1. Main kernel routine
2. External (especially small) programs

The restriction does not apply if the value is constant, like a version number, or an error message.

To allocate variables on the stack, first calculate an offset of each variable, and declare them as local constants in the routine, just like in the `ui_write_int` routine shown above. You're also expected to add a `.size` constant expressing the total size of all local variables, like here:

```
.size equ 7
.string equ 0
```

To actually allocate the variables, first push on the stack all the registers that require it, then subtract `.size` from the stack pointer (`sp`) and save its value in the base pointer register (`bp`):

```
sub sp, .size
mov bp, sp ; Allocate local variables
```

To deallocate variables, simply add `.size` to the stack pointer _before_ you pop the original register values. _Beware_ though, as the ADD instruction may affect the carry flag, it means if you want to leave the carry set or unset you have to do it _after_ deallocation.

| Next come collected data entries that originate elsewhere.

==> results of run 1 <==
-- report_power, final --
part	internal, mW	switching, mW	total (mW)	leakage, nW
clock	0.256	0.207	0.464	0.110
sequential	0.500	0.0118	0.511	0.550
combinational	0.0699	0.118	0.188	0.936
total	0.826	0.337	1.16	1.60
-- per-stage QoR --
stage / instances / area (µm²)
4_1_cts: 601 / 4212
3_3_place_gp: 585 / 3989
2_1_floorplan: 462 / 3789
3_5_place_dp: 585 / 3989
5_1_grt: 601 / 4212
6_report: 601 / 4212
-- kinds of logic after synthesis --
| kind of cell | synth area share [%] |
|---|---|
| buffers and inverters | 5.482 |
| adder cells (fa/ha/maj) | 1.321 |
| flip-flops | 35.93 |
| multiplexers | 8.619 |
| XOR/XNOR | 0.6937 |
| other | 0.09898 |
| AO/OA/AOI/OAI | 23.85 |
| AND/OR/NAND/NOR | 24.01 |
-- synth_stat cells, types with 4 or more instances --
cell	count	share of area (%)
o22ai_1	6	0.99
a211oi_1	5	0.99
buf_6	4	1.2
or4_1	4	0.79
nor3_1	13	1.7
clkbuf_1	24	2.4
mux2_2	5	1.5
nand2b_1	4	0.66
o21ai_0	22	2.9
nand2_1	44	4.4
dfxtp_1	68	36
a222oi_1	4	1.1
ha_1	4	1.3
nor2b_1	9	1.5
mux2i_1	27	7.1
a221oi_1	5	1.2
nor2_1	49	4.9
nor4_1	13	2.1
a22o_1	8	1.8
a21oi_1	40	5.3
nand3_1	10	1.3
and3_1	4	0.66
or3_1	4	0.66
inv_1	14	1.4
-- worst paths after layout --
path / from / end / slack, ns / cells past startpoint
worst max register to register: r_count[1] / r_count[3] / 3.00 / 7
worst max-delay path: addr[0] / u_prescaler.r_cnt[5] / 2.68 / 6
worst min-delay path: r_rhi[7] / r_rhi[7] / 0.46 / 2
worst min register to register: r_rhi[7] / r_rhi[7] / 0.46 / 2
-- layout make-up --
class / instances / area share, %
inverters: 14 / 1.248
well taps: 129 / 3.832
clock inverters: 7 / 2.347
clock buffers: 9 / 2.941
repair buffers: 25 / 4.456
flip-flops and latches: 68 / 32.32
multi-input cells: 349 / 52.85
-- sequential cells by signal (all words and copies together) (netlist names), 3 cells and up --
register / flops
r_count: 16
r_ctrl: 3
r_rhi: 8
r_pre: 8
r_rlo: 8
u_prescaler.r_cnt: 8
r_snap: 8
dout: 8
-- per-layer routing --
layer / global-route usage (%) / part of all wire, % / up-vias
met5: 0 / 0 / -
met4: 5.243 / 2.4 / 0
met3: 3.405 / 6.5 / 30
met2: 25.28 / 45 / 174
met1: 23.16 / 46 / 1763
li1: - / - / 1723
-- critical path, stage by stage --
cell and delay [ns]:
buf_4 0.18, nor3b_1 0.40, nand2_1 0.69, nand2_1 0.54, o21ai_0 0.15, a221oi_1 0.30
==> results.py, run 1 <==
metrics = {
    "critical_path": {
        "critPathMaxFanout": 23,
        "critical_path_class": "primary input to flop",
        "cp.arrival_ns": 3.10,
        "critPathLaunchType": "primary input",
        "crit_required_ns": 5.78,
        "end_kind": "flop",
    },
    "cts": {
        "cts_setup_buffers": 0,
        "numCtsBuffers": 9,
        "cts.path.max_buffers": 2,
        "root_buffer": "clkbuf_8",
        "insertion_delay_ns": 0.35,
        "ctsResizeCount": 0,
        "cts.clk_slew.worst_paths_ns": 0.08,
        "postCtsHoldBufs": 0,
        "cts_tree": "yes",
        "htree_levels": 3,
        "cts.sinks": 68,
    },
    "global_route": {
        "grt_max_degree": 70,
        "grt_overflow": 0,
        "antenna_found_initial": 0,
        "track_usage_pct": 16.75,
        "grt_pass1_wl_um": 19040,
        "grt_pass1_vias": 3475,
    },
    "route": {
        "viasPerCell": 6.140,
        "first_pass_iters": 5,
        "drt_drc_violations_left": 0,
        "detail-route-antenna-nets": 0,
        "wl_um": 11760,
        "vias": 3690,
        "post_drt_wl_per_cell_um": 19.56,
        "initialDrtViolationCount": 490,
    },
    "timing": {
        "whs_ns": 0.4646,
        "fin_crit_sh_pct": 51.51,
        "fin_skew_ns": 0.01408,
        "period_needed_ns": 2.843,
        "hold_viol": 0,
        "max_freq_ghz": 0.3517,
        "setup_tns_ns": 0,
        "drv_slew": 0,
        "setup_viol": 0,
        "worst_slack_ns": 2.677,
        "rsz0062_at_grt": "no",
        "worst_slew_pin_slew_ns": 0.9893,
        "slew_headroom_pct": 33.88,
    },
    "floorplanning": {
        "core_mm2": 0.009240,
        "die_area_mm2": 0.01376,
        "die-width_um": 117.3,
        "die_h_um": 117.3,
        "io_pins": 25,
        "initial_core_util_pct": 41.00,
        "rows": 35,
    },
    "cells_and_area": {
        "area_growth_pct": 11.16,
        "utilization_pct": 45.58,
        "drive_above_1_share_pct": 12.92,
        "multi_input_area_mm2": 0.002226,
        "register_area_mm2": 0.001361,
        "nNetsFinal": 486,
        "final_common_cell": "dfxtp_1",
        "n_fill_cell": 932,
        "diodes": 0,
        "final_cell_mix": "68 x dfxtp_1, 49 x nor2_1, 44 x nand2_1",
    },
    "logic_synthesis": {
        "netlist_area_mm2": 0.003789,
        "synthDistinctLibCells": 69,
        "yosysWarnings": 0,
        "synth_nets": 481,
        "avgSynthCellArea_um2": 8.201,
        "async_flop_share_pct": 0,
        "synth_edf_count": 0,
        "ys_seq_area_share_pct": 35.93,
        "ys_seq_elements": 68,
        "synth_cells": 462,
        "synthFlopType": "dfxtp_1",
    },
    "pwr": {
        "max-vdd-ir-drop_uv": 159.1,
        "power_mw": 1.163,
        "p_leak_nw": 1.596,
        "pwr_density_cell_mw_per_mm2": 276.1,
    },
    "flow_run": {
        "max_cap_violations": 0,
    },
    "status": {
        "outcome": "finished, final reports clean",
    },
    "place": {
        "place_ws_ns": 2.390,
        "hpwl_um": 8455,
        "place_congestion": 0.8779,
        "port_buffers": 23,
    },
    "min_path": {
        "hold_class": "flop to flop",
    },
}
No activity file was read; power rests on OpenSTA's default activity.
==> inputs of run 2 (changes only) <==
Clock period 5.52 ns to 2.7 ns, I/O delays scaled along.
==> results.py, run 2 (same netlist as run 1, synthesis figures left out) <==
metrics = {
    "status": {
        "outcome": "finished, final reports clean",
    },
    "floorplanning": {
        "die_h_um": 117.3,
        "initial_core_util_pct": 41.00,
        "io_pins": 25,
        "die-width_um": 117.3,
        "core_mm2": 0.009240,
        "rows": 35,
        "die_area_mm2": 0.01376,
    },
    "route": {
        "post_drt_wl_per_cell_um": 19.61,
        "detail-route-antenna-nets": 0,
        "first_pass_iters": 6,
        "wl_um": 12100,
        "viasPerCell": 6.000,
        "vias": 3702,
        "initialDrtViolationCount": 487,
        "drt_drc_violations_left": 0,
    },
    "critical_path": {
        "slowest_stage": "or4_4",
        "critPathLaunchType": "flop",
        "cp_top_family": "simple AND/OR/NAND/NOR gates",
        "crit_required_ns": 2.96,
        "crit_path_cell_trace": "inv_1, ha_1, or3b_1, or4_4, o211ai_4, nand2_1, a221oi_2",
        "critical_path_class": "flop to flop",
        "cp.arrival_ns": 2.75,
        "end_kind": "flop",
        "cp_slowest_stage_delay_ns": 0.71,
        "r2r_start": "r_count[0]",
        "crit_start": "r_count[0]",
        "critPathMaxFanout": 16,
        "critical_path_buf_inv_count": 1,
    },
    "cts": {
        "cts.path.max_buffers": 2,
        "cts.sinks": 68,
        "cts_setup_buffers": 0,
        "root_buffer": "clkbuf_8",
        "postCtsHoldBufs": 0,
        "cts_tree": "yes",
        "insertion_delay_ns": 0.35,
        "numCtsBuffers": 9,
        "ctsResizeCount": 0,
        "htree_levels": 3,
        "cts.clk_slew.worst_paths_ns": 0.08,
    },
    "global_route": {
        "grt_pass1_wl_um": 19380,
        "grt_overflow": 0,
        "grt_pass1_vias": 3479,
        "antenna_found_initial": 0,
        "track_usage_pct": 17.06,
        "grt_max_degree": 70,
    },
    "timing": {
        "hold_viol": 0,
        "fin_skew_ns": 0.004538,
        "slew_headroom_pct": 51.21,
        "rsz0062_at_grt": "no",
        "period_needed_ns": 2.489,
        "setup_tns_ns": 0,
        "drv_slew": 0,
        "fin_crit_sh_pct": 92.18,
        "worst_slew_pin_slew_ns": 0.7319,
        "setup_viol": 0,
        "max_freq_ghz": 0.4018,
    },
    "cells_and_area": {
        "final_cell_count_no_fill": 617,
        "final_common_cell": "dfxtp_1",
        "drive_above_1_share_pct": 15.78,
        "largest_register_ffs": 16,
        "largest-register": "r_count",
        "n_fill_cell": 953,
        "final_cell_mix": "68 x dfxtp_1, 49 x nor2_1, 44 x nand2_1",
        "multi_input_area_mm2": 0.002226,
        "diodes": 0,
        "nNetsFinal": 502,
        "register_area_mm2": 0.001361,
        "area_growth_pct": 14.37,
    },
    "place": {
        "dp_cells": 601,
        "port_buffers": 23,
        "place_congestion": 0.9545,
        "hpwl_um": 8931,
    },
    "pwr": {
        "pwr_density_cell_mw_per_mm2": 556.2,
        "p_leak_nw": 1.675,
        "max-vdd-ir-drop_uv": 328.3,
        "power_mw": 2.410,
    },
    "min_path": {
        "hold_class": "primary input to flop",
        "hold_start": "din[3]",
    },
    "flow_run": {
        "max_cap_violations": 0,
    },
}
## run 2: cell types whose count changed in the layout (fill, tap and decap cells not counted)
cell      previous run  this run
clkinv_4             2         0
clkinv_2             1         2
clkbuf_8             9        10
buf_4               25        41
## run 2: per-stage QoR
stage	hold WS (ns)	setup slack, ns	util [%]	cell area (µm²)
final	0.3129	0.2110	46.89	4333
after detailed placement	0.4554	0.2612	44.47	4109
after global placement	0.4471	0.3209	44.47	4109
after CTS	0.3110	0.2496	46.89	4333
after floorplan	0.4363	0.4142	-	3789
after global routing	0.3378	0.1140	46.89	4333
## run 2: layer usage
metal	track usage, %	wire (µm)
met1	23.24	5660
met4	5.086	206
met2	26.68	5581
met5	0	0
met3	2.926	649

If you want to use the flag to communicate a success or a failure, both the deallocation and carry modification should be done separately in `.success` and `.error` branches.

### Data structures

Labels and local labels are abused in order to create data structures. They're defined similarly to stack variables in routines, for instance:

```
bintree:
.size equ 6

.value equ 0
.left equ 2
.right equ 4
```

Where `.value`, `.left` and `.right` are field offsets expressed in bytes, and `.size` is a constant describing the size of the whole structure.

Assuming the structure is pointed by the `bx` register, its fields can be accessed in the following manner:

```
mov bx, [bx+bintree.left] ; Search in the left child
```

### Writing an external program

Every userspace program should start with the 3 directives shown below, after them the user can feel free to write a regular assembly program using system calls referred by the _user.inc_ file.

```
bits 16
org 5000h

%include "user.inc"
```

Every program should also terminate by a `ret` instruction used in its main routine, like in the full example here:

```
bits 16
org 5000h

%include "user.inc"

main:
mov si, .string
call ui_write_string

ret

.string db `hello, world\n`, 0
```

To compile a program and add it to a floppy image, please lookup the way it is done with _calc.asm_ in the script _build.bat_.